La mémoire progressivement diminuée de son père, des enquêtes prioritaires plus urgentes que les attentats à l’époque, la violation du droit au silence et un réquisitoire très faible sont autant d’arguments avancés par Me Harpes pour tenter de disculper son père. «Je n’ai pas trouvé d’accusation dans le réquisitoire, pas un élément constitutif, pas de point d’ancrage», note-t-il. «Où est le faux témoignage?»
«Nul, aucune substance!»
Il critique ensuite l’enquête et relance la piste Steil, protégé de Charles Bourg, l’adjoint d’Aloyse Harpes et ami de Geiben. Et décédé en 2004. Selon l’avocat, l’observation devait être une action spontanée de Jos Steil, adjudant et sous-chef de la brigade mobile. idem pour l’interruption de l’enquête. Toute l’observation se serait passée sans que son père n’en ait donné l’ordre et n’ait été informé de son abandon. «Il n’est pas le champion du monde des environs qui a tout organisé.»

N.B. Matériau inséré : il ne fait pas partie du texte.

## src/include/tm8_pkg.sv

```systemverilog
// constants, register map and state type of the 8-bit dual compare timer
package tm8_pkg;
  localparam logic [4:0] TM8_OFS_CTRL_A  = 5'h00;
  localparam logic [4:0] TM8_OFS_CTRL_B  = 5'h04;
  localparam logic [4:0] TM8_OFS_COUNT   = 5'h08;
  localparam logic [4:0] TM8_OFS_CMP_A   = 5'h0C;
  localparam logic [4:0] TM8_OFS_CMP_B   = 5'h10;
  localparam logic [4:0] TM8_OFS_FLAGS   = 5'h14;
  localparam logic [4:0] TM8_OFS_PIN_CFG = 5'h18;
  localparam logic [7:0] TM8_CA_MASK     = 8'hF3;
  localparam logic [7:0] TM8_CB_MASK     = 8'h0F;
  localparam int         TM8_CB_FORCE_A  = 7;
  localparam int         TM8_CB_FORCE_B  = 6;
  localparam int         TM8_CB_MODE_HI  = 3;
  localparam int         TM8_FLG_OVF     = 0;
  localparam int         TM8_FLG_MA      = 1;
  localparam int         TM8_FLG_MB      = 2;
  localparam int         TM8_CFG_DIR_A   = 0;
  localparam int         TM8_CFG_DIR_B   = 1;
  localparam int         TM8_CFG_PORT_A  = 2;
  localparam int         TM8_CFG_PORT_B  = 3;
  localparam logic [7:0] TM8_MAX         = 8'hFF;
  localparam logic [7:0] TM8_FLOOR       = 8'h00;
  localparam logic [2:0] TM8_MODE_NORMAL = 3'h0;
  localparam logic [2:0] TM8_MODE_CTC    = 3'h2;
  localparam logic [2:0] TM8_MODE_FAST_A = 3'h7;
  localparam logic [2:0] TM8_CS_STOP     = 3'h0;
  localparam logic [2:0] TM8_CS_DIV1     = 3'h1;
  localparam logic [2:0] TM8_CS_DIV8     = 3'h2;
  localparam logic [2:0] TM8_CS_DIV64    = 3'h3;
  localparam logic [2:0] TM8_CS_DIV256   = 3'h4;
  localparam logic [2:0] TM8_CS_DIV1024  = 3'h5;
  localparam logic [2:0] TM8_CS_EXT_FALL = 3'h6;
  localparam logic [9:0] TM8_PRE_M8      = 10'h007;
  localparam logic [9:0] TM8_PRE_M64     = 10'h03F;
  localparam logic [9:0] TM8_PRE_M256    = 10'h0FF;
  localparam logic [9:0] TM8_PRE_M1024   = 10'h3FF;

  typedef struct packed {
    logic [7:0]  ctrl_a;
    logic [7:0]  ctrl_b;
    logic [7:0]  cnt;
    logic [7:0]  cmp_a;
    logic [7:0]  cmp_b;
    logic [7:0]  act_a;
    logic [7:0]  act_b;
    logic        dir_dn;
    logic        blk;
    logic        wave_a;
    logic        wave_b;
    logic [2:0]  flags;
    logic [3:0]  pin_cfg;
    logic [9:0]  pre;
    logic        ext_s1;
    logic        ext_s2;
    logic        ext_s3;
    logic        ack;
    logic [31:0] rdata;
  } tm8_state_t;
endpackage

```

## src/verilog/tm8_timer.sv

```systemverilog
// 8-bit timer/counter with two compare channels behind an Avalon-MM slave
//
// Added by the designer: the Avalon-MM register port and the register addresses.
`timescale 1ns/1ps
module tm8_timer
  import tm8_pkg::*;
(
  input  wire logic        clk_in,
  input  wire logic        srst_in,
  input  wire logic [4:0]  avs_address_in,
  input  wire logic        avs_read_in,
  input  wire logic        avs_write_in,
  input  wire logic [31:0] avs_writedata_in,
  input  wire logic [3:0]  avs_byteenable_in,
  output logic      [31:0] avs_readdata_out,
  output logic             avs_waitrequest_out,
  input  wire logic        ext_count_pin_in,
  output logic             wave_pin_a_out,
  output logic             wave_pin_a_oe_out,
  output logic             wave_pin_b_out,
  output logic             wave_pin_b_oe_out
);

  tm8_state_t st_ff;
  tm8_state_t nxt_st;

  logic       req;
  logic       acc_wr;
  logic       wr_lane;
  logic       cnt_wr;
  logic [2:0] mode;
  logic [2:0] csel;
  logic       pwm;
  logic       phase;
  logic       top_is_a;
  logic [7:0] top;
  logic       at_top;
  logic       ma;
  logic       mb;
  logic       tick;
  logic       force_a;
  logic       force_b;
  logic       ovf_hit;

  // next waveform level of one channel on a timer tick or a forced strobe
  function automatic logic wave_calc(input logic cur, input logic [1:0] act,
                                     input logic hit, input logic top_hit,
                                     input logic up, input logic cmp_top,
                                     input logic pwm_m, input logic phase_m,
                                     input logic tog_ok);
    logic r;
    r = cur;
    if (!pwm_m) begin
      if (hit) begin
        case (act)
          2'h1:    r = ~cur;
          2'h2:    r = 1'b0;
          2'h3:    r = 1'b1;
          default: r = cur;
        endcase
      end
    end else if (act == 2'h1) begin
      if (hit && tog_ok) begin
        r = ~cur;
      end
    end else if (act[1]) begin
      if (cmp_top) begin
        if (top_hit) begin
          r = ~act[0];
        end
      end else if (phase_m) begin
        if (hit) begin
          r = up ? act[0] : ~act[0];
        end
      end else if (hit) begin
        r = act[0];
      end else if (top_hit) begin
        r = ~act[0];
      end
    end
    return r;
  endfunction

  // register read decode
  function automatic logic [31:0] rd_decode(input logic [4:0] a, input tm8_state_t s);
    logic [31:0] d;
    d = 32'h0000_0000;
    if (a == TM8_OFS_CTRL_A) begin
      d[7:0] = s.ctrl_a;
    end else if (a == TM8_OFS_CTRL_B) begin
      d[7:0] = s.ctrl_b;
    end else if (a == TM8_OFS_COUNT) begin
      d[7:0] = s.cnt;
    end else if (a == TM8_OFS_CMP_A) begin
      d[7:0] = s.cmp_a;
    end else if (a == TM8_OFS_CMP_B) begin
      d[7:0] = s.cmp_b;
    end else if (a == TM8_OFS_FLAGS) begin
      d[2:0] = s.flags;
    end else if (a == TM8_OFS_PIN_CFG) begin
      d[3:0] = s.pin_cfg;
    end
    return d;
  endfunction

  assign req      = avs_read_in | avs_write_in;
  assign acc_wr   = avs_write_in & st_ff.ack;
  assign wr_lane  = acc_wr & avs_byteenable_in[0];
  assign cnt_wr   = wr_lane && (avs_address_in == TM8_OFS_COUNT);
  assign mode     = {st_ff.ctrl_b[TM8_CB_MODE_HI], st_ff.ctrl_a[1:0]};
  assign csel     = st_ff.ctrl_b[2:0];
  assign pwm      = mode[0];
  assign phase    = mode[0] & ~mode[1];
  assign top_is_a = (mode == TM8_MODE_CTC) | (mode[2] & mode[0]);
  assign top      = top_is_a ? st_ff.act_a : TM8_MAX;
  assign at_top   = st_ff.cnt == top;
  assign ma       = (st_ff.cnt == st_ff.act_a) & ~st_ff.blk;
  assign mb       = (st_ff.cnt == st_ff.act_b) & ~st_ff.blk;

  // timer clock source
  always_comb begin
    case (csel)
      TM8_CS_STOP:     tick = 1'b0;
      TM8_CS_DIV1:     tick = 1'b1;
      TM8_CS_DIV8:     tick = (st_ff.pre & TM8_PRE_M8) == TM8_PRE_M8;
      TM8_CS_DIV64:    tick = (st_ff.pre & TM8_PRE_M64) == TM8_PRE_M64;
      TM8_CS_DIV256:   tick = (st_ff.pre & TM8_PRE_M256) == TM8_PRE_M256;
      TM8_CS_DIV1024:  tick = st_ff.pre == TM8_PRE_M1024;
      TM8_CS_EXT_FALL: tick = st_ff.ext_s3 & ~st_ff.ext_s2;
      default:         tick = st_ff.ext_s2 & ~st_ff.ext_s3;
    endcase
  end

  // forcing looks at the mode that the same write selects
  assign force_a = wr_lane && (avs_address_in == TM8_OFS_CTRL_B) &&
                   avs_writedata_in[TM8_CB_FORCE_A] &&
                   !(avs_writedata_in[TM8_CB_MODE_HI] ? st_ff.ctrl_a[0] : pwm);
  assign force_b = wr_lane && (avs_address_in == TM8_OFS_CTRL_B) &&
                   avs_writedata_in[TM8_CB_FORCE_B] &&
                   !(avs_writedata_in[TM8_CB_MODE_HI] ? st_ff.ctrl_a[0] : pwm);

  always_comb begin
    if (phase) begin
      ovf_hit = st_ff.cnt == TM8_FLOOR;
    end else if (mode == TM8_MODE_FAST_A) begin
      ovf_hit = at_top;
    end else begin
      ovf_hit = st_ff.cnt == TM8_MAX;
    end
  end

  always_comb begin
    nxt_st        = st_ff;
    nxt_st.pre    = st_ff.pre + 10'h001;
    nxt_st.ext_s1 = ext_count_pin_in;
    nxt_st.ext_s2 = st_ff.ext_s1;
    nxt_st.ext_s3 = st_ff.ext_s2;
    nxt_st.ack    = req & ~st_ff.ack;
    if (req && !st_ff.ack) begin
      nxt_st.rdata = rd_decode(avs_address_in, st_ff);
    end
    if (!pwm) begin
      nxt_st.act_a = st_ff.cmp_a;
      nxt_st.act_b = st_ff.cmp_b;
    end else if (tick && at_top) begin
      nxt_st.act_a = st_ff.cmp_a;
      nxt_st.act_b = st_ff.cmp_b;
    end
    if (!phase) begin
      nxt_st.dir_dn = 1'b0;
    end
    if (tick) begin
      nxt_st.blk = 1'b0;
      if (phase) begin
        if (!st_ff.dir_dn) begin
          if (at_top) begin
            nxt_st.dir_dn = 1'b1;
            nxt_st.cnt    = st_ff.cnt - 8'h01;
          end else begin
            nxt_st.cnt = st_ff.cnt + 8'h01;
          end
        end else if (st_ff.cnt == TM8_FLOOR) begin
          nxt_st.dir_dn = 1'b0;
          nxt_st.cnt    = st_ff.cnt + 8'h01;
        end else begin
          nxt_st.cnt = st_ff.cnt - 8'h01;
        end
      end else if (top_is_a && at_top) begin
        nxt_st.cnt = TM8_FLOOR;
      end else begin
        nxt_st.cnt = st_ff.cnt + 8'h01;
      end
      nxt_st.wave_a = wave_calc(st_ff.wave_a, st_ff.ctrl_a[7:6], ma, at_top,
                                ~st_ff.dir_dn, st_ff.act_a == top, pwm, phase,
                                mode[2]);
      nxt_st.wave_b = wave_calc(st_ff.wave_b, st_ff.ctrl_a[5:4], mb, at_top,
                                ~st_ff.dir_dn, st_ff.act_b == top, pwm, phase,
                                1'b0);
    end
    if (force_a) begin
      nxt_st.wave_a = wave_calc(nxt_st.wave_a, st_ff.ctrl_a[7:6], 1'b1, 1'b0,
                                1'b1, 1'b0, 1'b0, 1'b0, 1'b0);
    end
    if (force_b) begin
      nxt_st.wave_b = wave_calc(nxt_st.wave_b, st_ff.ctrl_a[5:4], 1'b1, 1'b0,
                                1'b1, 1'b0, 1'b0, 1'b0, 1'b0);
    end
    // flag clear by writing one; a same-cycle set wins
    if (wr_lane && (avs_address_in == TM8_OFS_FLAGS)) begin
      nxt_st.flags = st_ff.flags & ~avs_writedata_in[2:0];
    end
    if (tick) begin
      nxt_st.flags[TM8_FLG_OVF] = nxt_st.flags[TM8_FLG_OVF] | ovf_hit;
      nxt_st.flags[TM8_FLG_MA]  = nxt_st.flags[TM8_FLG_MA] | ma;
      nxt_st.flags[TM8_FLG_MB]  = nxt_st.flags[TM8_FLG_MB] | mb;
    end
    if (wr_lane) begin
      if (avs_address_in == TM8_OFS_CTRL_A) begin
        nxt_st.ctrl_a = avs_writedata_in[7:0] & TM8_CA_MASK;
      end else if (avs_address_in == TM8_OFS_CTRL_B) begin
        nxt_st.ctrl_b = avs_writedata_in[7:0] & TM8_CB_MASK;
      end else if (avs_address_in == TM8_OFS_COUNT) begin
        nxt_st.cnt = avs_writedata_in[7:0];
        nxt_st.blk = 1'b1;
      end else if (avs_address_in == TM8_OFS_CMP_A) begin
        nxt_st.cmp_a = avs_writedata_in[7:0];
      end else if (avs_address_in == TM8_OFS_CMP_B) begin
        nxt_st.cmp_b = avs_writedata_in[7:0];
      end else if (avs_address_in == TM8_OFS_PIN_CFG) begin
        nxt_st.pin_cfg = avs_writedata_in[3:0];
      end
    end
  end

  always_ff @(posedge clk_in) begin
    if (srst_in) begin
      st_ff <= '0;
    end else begin
      st_ff <= nxt_st;
    end
  end

  assign avs_readdata_out    = st_ff.rdata;
  assign avs_waitrequest_out = req & ~st_ff.ack;
  assign wave_pin_a_out      = (st_ff.ctrl_a[7:6] != 2'h0) ? st_ff.wave_a :
                               st_ff.pin_cfg[TM8_CFG_PORT_A];
  assign wave_pin_b_out      = (st_ff.ctrl_a[5:4] != 2'h0) ? st_ff.wave_b :
                               st_ff.pin_cfg[TM8_CFG_PORT_B];
  assign wave_pin_a_oe_out   = st_ff.pin_cfg[TM8_CFG_DIR_A];
  assign wave_pin_b_oe_out   = st_ff.pin_cfg[TM8_CFG_DIR_B];
endmodule // tm8_timer

```

## config.mk

```make
export PLATFORM = sky130hd
export DESIGN_NAME = tm8_timer
export DESIGN_NICKNAME = d
export VERILOG_FILES = /design/src/include/tm8_pkg.sv /design/src/verilog/tm8_timer.sv
export SDC_FILE = /design/constraint.sdc
export NUM_CORES = 1
export LEC_CHECK = 0
export BUFFER_PORTS_ARGS = -buffer_cell sky130_fd_sc_hd__buf_4
export CAP_MARGIN = 20
export CORE_MARGIN = 8
export CORE_UTILIZATION = 38
export CTS_BUF_LIST = sky130_fd_sc_hd__clkbuf_8
export CTS_CLUSTER_SIZE = 30
export DETAILED_ROUTE_END_ITERATION = 8
export PLACE_DENSITY = 0.59
export SKIP_LAST_GASP = 1
export SLEW_MARGIN = 20
export SYNTH_ARGS = -nofsm -noshare
export SYNTH_HDL_FRONTEND = slang
export SYNTH_SLANG_ARGS = --single-unit
```

## constraint.sdc

```tcl
create_clock -name clk_in -period 3 [get_ports clk_in]
set_clock_uncertainty 0.15 [all_clocks]
set_input_delay 0.45 -clock clk_in [delete_from_list [all_inputs] [get_ports clk_in]]
set_output_delay 0.45 -clock clk_in [all_outputs]
set_load 0.05 [all_outputs]
```

======== After elaboration in Yosys (flattened, before gate mapping) ========
Index checks and enable logic that the tools add are counted.
operators by class
  add/subtract/negate cells ............... 3
  multiply operators ...................... 0
  divide/modulo/power cells ............... 0
  magnitude comparators ................... 0
  equal/unequal tests ..................... 31
  shift operators ......................... 0
  multiplexer cells ....................... 70
  bitwise logic cells ..................... 32
  reduce and logical (&&, ||, !) cells .... 22
operators by type and width
  kind                   number
  $mux 8                 15
  $mux 24                3
  $mux 16                3
  $eq 8x8->1             5
  $mux 1                 37
  $eq 8x8->1 const B     2
  $mux 4                 4
  $not 1->1              16
  $eq 3x3->1 const B     5
  $eq 5x5->1 const B     3
  $pmux 1 s3             4
  $add 10x1->10 const B  1
  $eq 10x10->1 const B   1
  $eq 5x4->1 const B     2
  $logic_and 1x1->1      10
  $and 1x1->1            9
  $eq 3x2->1 const B     3
  $mux 3                 3
  $add 8x1->8 const B    1
  $eq 2x2->1 const B     4
  $logic_not 8->1        1
  $sub 8x1->8 const B    1
  $pmux 1 s7             1
  $reduce_and 7->1       1
  other kinds (16)       23
word-level totals
  register bits after elaboration ......... 83
  bits in latches ......................... 0
  bits in writable memories ............... 0
  bits in read-only memories .............. 0
  input port bits ......................... 46
  output and inout port bits .............. 37
  memories ................................ 0

======== Depth between registers and ports, before layout ========
  depth after elaboration ................. 16
  mapped depth ............................ 11

======== Least setup slack after synthesis ========
No wires, ideal clock.
  path type ............................... reg-to-reg
  start ................................... reg st_ff[36] (netlist bit)
  end ..................................... reg st_ff[54] (netlist bit)
  arrival time ............................ 2.139 ns
  required time ........................... 2.730 ns
  slack ................................... 0.591 ns
  cell stages (with the launch flop) ...... 11
  period minus slack after synthesis ...... 2.409 ns
  cell sequence ........................... dfxtp_1 ha_1 nand3_1 nor3_1 o221ai_1 and2_1 buf_2 o41ai_2 o41ai_1 mux2i_1 o21ai_1
on the way
  longest elaborated chain between the ends .. 6
  elaborated cells between the ends (all ways) .. 9
ends and longest elaborated chain
  element                               line              source
  start: declaration                    tm8_timer.sv:24   tm8_state_t st_ff;
  start signal: assignment              tm8_timer.sv:239  st_ff <= nxt_st;
  $eq 10x10->1 (tied with other cells)  tm8_timer.sv:128  TM8_CS_DIV1024: tick = st_ff.pre == TM8_PRE_M1024;
  $pmux 1 s7 *                          tm8_timer.sv:122  case (csel)
  $mux 4 *                              tm8_timer.sv:172  if (tick) begin
  $not 1->1                             tm8_timer.sv:56   2'h1: r = ~cur;
  $pmux 1 s3                            tm8_timer.sv:55   case (act)
  $mux 1 *                              tm8_timer.sv:200  if (force_a) begin
Mark *: on every way between the ends. The rest lies on a longest branch, timed or not.
A chain may end at the register's enable or synchronous reset.

======== Worst setup path after layout ========
  start ................................... reg st_ff (netlist bit mode[2])
  end ..................................... reg st_ff[89] (netlist bit)
on the way
  longest elaborated chain between the ends .. 12
  elaborated cells between the ends (all ways) .. 15
ends and longest elaborated chain
  element                                      line                                source
  $eq 3x2->1 or $and 1x1->1 (tied branches)    tm8_timer.sv:114                    assign top_is_a = (mode == TM8_MODE_CTC) | (mode[2] & mode[0]);
  $or 1x1->1 *                                 tm8_timer.sv:114
  $mux 8                                       tm8_timer.sv:115                    assign top = top_is_a ? st_ff.act_a : TM8_MAX;
  $eq 8x8->1                                   tm8_timer.sv:116                    assign at_top = st_ff.cnt == top;
  $mux 8 or $logic_and 1x1->1 (tied branches)  tm8_timer.sv:176, tm8_timer.sv:188
  $mux 8, on equally long branches             tm8_timer.sv:175, tm8_timer.sv:188
  $mux 8 *                                     tm8_timer.sv:174                    if (phase) begin
  $mux 8 *                                     tm8_timer.sv:172
  $mux 8                                       tm8_timer.sv:222                    end else if (avs_address_in == TM8_OFS_COUNT) begin
  $mux 24                                      tm8_timer.sv:220                    end else if (avs_address_in == TM8_OFS_CTRL_B) begin
  $mux 24                                      tm8_timer.sv:218                    if (avs_address_in == TM8_OFS_CTRL_A) begin
  $mux 24 *                                    tm8_timer.sv:217                    if (wr_lane) begin
Marked as above.

==> results.ini <==
[logic_synthesis]
synth_largest_area_cell=dfxtp_1
synth_xor_area_share_pct=4.93
ys.flop_type=dfxtp_1
seq_area_frac_synth_pct=31.2
avgSynthCellArea_um2=7.83
synthCells=680
synth_edf_count=0
synthSimpleGateAreaFrac_pct=25.5
yosys_warnings=0
synth_top_family_by_area=simple AND/OR/NAND/NOR gates
ys_top_cells_by_area=dfxtp_1 (31%), mux2i_1 (8.8%), nor2_1 (6.8%), buf_4 (4.7%), a21oi_1 (4.5%)
synth_fa_ha_area_share_pct=0.940
yosys-mux-area-fraction_pct=9.47
synth_top_area_share_pct=31.2
synth_compound_area_share_pct=17.5
synth_area_um2=5330
yosysUniqueCellTypes=67
ys_seq_elements=83
synthArstFlopShare_pct=0

[power]
switchingPower_mw=0.703
p_per_area_nw_per_um2=376
p_leak_nw=2.32
p_total_mw=2.21
p_sw_share_pct=31.8
power_frac_seq_pct=50.9
p_comb_share_pct=10.9
max-vdd-ir-drop_v=0.000311
p_int_mw=1.51
clkPwrFrac_pct=38.2

[clock_tree]
root_buffer=clkbuf_8
clk_latency_ns=0.37
cts-hold-fix-buffers=0
cts_tree=done
clk_pin_slew_ns=0.10
cts_sinks=83
clk_path_buf_depth=2
h-tree-depth=3
post_cts_buffers=0
cts_made_buffers=9

[drt]
detail-route-antenna-nets=0
wl_um=15800
first_pass_iters=4
wire_per_inst_um=18.0
drt_iter0_markers=432
vias=4951
avgViaCountPerCell=5.65
drc_errors=0

[timing]
hold_viol_final=0
period_needed_ns=2.80
final.setup.tns_ns=0
rsz0062_at_grt=no
slew_headroom_pct=59.3
setup_viol=0
maxSlewViolCount=0
fmax_mhz=357
max_slew.worst_pin.slew_ns=0.608
fin_crit_sh_pct=93.3

[hold_path]
hp-class=primary input to flip-flop
whs_path_depth=2

[layout]
drive_gt1_share_pct=14.9
diodes=0
final_cells=877
multi_input_area_um2=3200
fin_util_pct=42.6
num-nets-final=742
stdcell_area_um2=5870
fillCellCount=1461
seq_area_um2=1660
area_growth_pct=10.2

[placed_design]
dpl_cell_area_um2=5650
routabilityCongestion=0.912
placedCellCount=861
port_buffers=31
hpwl_um=11900

[setup_path]
crit_path_cell_trace=buf_4, nor4b_1, a221oi_1, o211ai_1, nand4_2, buf_4, o31ai_4, nor2_1, a211oi_1, nor3_1
worst_r2r_endpoint=st_ff[89]
path_common_cell=buf_4
worst-r2r-setup-slack_ns=0.20
crit_path_start_kind=flip-flop
crit_cells=10
critPathLaunch=mode[2]
cpLargestDelayFamily=compound AO/OA/AOI/OAI gates
cp_max_fo=9
max_stage_delay_ns=0.48
crit_type=flip-flop to flip-flop
slowest_stage=o31ai_4
r2r_cells=10
required_ns=3.10
end_kind=flip-flop
critPathArrivalTime_ns=2.90
crit_end=st_ff[89]
r2r_start=mode[2]
cp_num_buf_inv=2

[global_route]
gr-usage-all-layers_pct=17.5
grt_remaining_overflow=0
grt_pass1_vias=4612
antenna_found_initial=0
grt_max_degree=47
grt_pass1_wl_um=25200

[floorplanning]
die_h_um=134
core_um2=13800
die_area_um2=18100
rows=43
start_util_pct=38.7
ios=83
die_w_um=134

[run_status]
status=complete, no violations

[job]
drv_cap=0

-- worst register-to-register path: stages (launching register included) --
cell,delay [ns]
dfxtp_1,0.34
buf_4,0.18
nor4b_1,0.32
a221oi_1,0.14
o211ai_1,0.24
nand4_2,0.16
buf_4,0.20
o31ai_4,0.48
nor2_1,0.13
a211oi_1,0.27
nor3_1,0.08
-- stage by stage --
stage	setup WS (ns)	hold slack, ns
finish	0.200	0.139
global route	0.0239	0.133
CTS	0.156	0.122
detailed placement	0.215	0.278
global placement	0.285	0.284
floorplan	0.591	0.264
-- power by group through the flow --
stage | logic [mW] | clock network [mW] | registers [mW]
6_report | 0.240 | 0.844 | 1.12
5_1_grt | 0.256 | 0.900 | 1.13
4_1_cts | 0.239 | 0.859 | 1.12
3_5_place_dp | 0.238 | 0 | 1.15
3_3_place_gp | 0.236 | 0 | 1.15
2_1_floorplan | 0.200 | 0 | 1.15
-- area by class of cell --
class / count / share of cell area [%]
inverters: 15 / 0.960
clock inverters: 7 / 1.39
multi-input cells: 518 / 54.6
clock buffers: 9 / 2.11
well taps: 180 / 3.84
repair buffers: 65 / 8.75
flip-flops and latches: 83 / 28.3
-- worst min path at each step --
stage                           from          to  slack [ns]
finish              ext_count_pin_in  nxt_st[34]        0.14
global route        ext_count_pin_in  nxt_st[34]        0.13
CTS                 ext_count_pin_in  nxt_st[34]        0.12
detailed placement        nxt_st[34]  nxt_st[33]        0.28
global placement          nxt_st[34]  nxt_st[33]        0.28
floorplan                 nxt_st[34]  nxt_st[33]        0.26
-- sequential cells by signal, summed over array words and instances, names as in the netlist --
| name | flops |
|---|---|
| csel | 3 |
| avs_readdata_out | 8 |
| mode | 3 |
| nxt_st | 2 |
| wave_pin_a_oe_out | 1 |
| st_ff | 65 |
| wave_pin_b_oe_out | 1 |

Prêt à tout pour disculper son père, pendant plus de deux heures, il écarte un reproche de faux témoignage après l’autre. «Faux témoignage? Nul, aucune substance!», lance l’avocat en soulignant la performance de l’octogénaire à la barre lors du procès principal. «Il a essayé d’apporter des réponses. Quand il n’en avait pas, il s’est tu.»

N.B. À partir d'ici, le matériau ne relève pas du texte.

### src/pkg/serial_sync_pkg.sv
// Purpose: shared constants and types of the synchronous CRC channel
// Assumes: 8-bit register port, 4-bit index; index 0 and 8 each hold one write and one read register
// Notes: field positions are bit indices inside an 8-bit register
package serial_sync_pkg;
  // ***************
  // register map
  // ***************
  localparam int ADDR_W = 4;
  localparam int DATA_W = 8;
  localparam int CRC_W = 16;
  localparam logic [3:0] ADDR_COMMAND = 4'h0;
  localparam logic [3:0] ADDR_LINE_STATUS = 4'h0;
  localparam logic [3:0] ADDR_ERROR_STATUS = 4'h1;
  localparam logic [3:0] ADDR_RX_CTRL = 4'h3;
  localparam logic [3:0] ADDR_MODE = 4'h4;
  localparam logic [3:0] ADDR_TX_CTRL = 4'h5;
  localparam logic [3:0] ADDR_SYNC_LOW = 4'h6;
  localparam logic [3:0] ADDR_SYNC_HIGH = 4'h7;
  localparam logic [3:0] ADDR_DATA = 4'h8;
  localparam logic [3:0] ADDR_MISC = 4'hA;
  // ***************
  // fields
  // ***************
  localparam int CMD_LSB = 6;
  localparam logic [1:0] CMD_RESET_RX_CRC = 2'h1;
  localparam logic [1:0] CMD_RESET_TX_CRC = 2'h2;
  localparam logic [1:0] CMD_RESET_EOM = 2'h3;
  localparam logic [7:0] CMD_MODE_MASK = 8'h3F;
  localparam int RX_EN_BIT = 0;
  localparam int RX_CRC_EN_BIT = 3;
  localparam int RX_HUNT_BIT = 4;
  localparam int RX_AUTO_BIT = 5;
  localparam int RX_LEN_LSB = 6;
  localparam logic [7:0] RX_HUNT_MASK = 8'h10;
  localparam int MODE_PAR_EN_BIT = 0;
  localparam int MODE_PAR_EVEN_BIT = 1;
  localparam int MODE_SYNC_LSB = 4;
  localparam logic [1:0] SYNC_MONO = 2'h0;
  localparam logic [1:0] SYNC_DOUBLE = 2'h1;
  localparam logic [1:0] SYNC_EXTERNAL = 2'h3;
  localparam int TX_CRC_EN_BIT = 0;
  localparam int TX_POLY_BIT = 2;
  localparam int TX_EN_BIT = 3;
  localparam int TX_LEN_LSB = 5;
  localparam int TX_DTR_BIT = 7;
  localparam int MISC_SYNC6_BIT = 0;
  localparam int MISC_REQ_BIT = 1;
  localparam int MISC_PRESET_BIT = 7;
  localparam int LS_RX_AVAIL_BIT = 0;
  localparam int LS_TBE_BIT = 2;
  localparam int LS_CARRIER_BIT = 3;
  localparam int LS_HUNT_BIT = 4;
  localparam int LS_EOM_BIT = 6;
  localparam int ES_CRC_ERR_BIT = 6;
  // ***************
  // values and counts
  // ***************
  localparam logic [7:0] REG_RESET = 8'h00;
  localparam logic [3:0] LEN_BASE = 4'h5;
  localparam logic [3:0] BYTE_BITS = 4'h8;
  localparam logic [4:0] SYNC6_BITS = 5'h06;
  localparam logic [4:0] SYNC8_BITS = 5'h08;
  localparam logic [4:0] CRC_BITS = 5'h10;
  localparam logic [4:0] ONE_BIT = 5'h01;
  localparam logic [15:0] POLY_CRC16 = 16'h8005;
  localparam logic [15:0] POLY_CCITT = 16'h1021;
  localparam logic [15:0] CRC_ONES = 16'hFFFF;
  localparam logic [15:0] CRC_ZEROS = 16'h0000;
  localparam int DEF_BIT_DIV = 16;

  typedef struct packed {
    logic [ADDR_W-1:0] addr;
    logic [DATA_W-1:0] wdata;
    logic wr;
    logic rd;
  } bus_req_t;

  typedef struct packed {
    logic [DATA_W-1:0] data;
    logic crc_err;
  } rx_entry_t;

  typedef enum logic [1:0] {TX_MARK, TX_DATA, TX_SYNC, TX_CRC} tx_kind_t;
endpackage : serial_sync_pkg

La représentante du parquet n’aurait pas de preuve d’une intention malsaine dans le chef d’Aloyse Harpes. Son fils critique sa logique de se baser sur des suppositions et d’estimer que les prévenus n’ont pas de repentir pour les priver de sursis. «Un repentir pourquoi? S’ils ne savent pas qui est le Bommeleeër, ils ne peuvent pas l’inventer.»
Faute de lien avec les faits concernant les deux présumés poseurs de bombes, l’avocat réclame l’acquittement de son père. Guillaume Bücheler, à son tour, espère pouvoir terminer ses jours libéré du poids de l’affaire Bommeleeër. «18 mois de prison, est-ce ma récompense pour quarante ans de service sans accrocs», indique celui qui se défend sans avocat. «Mes propos n’ont eu aucune incidence sur le procès principal. Je n’ai témoigné ni en leur faveur ni en leur défaveur.»
Le procès se poursuit cet après-midi avec la plaidoirie de Me Entringer.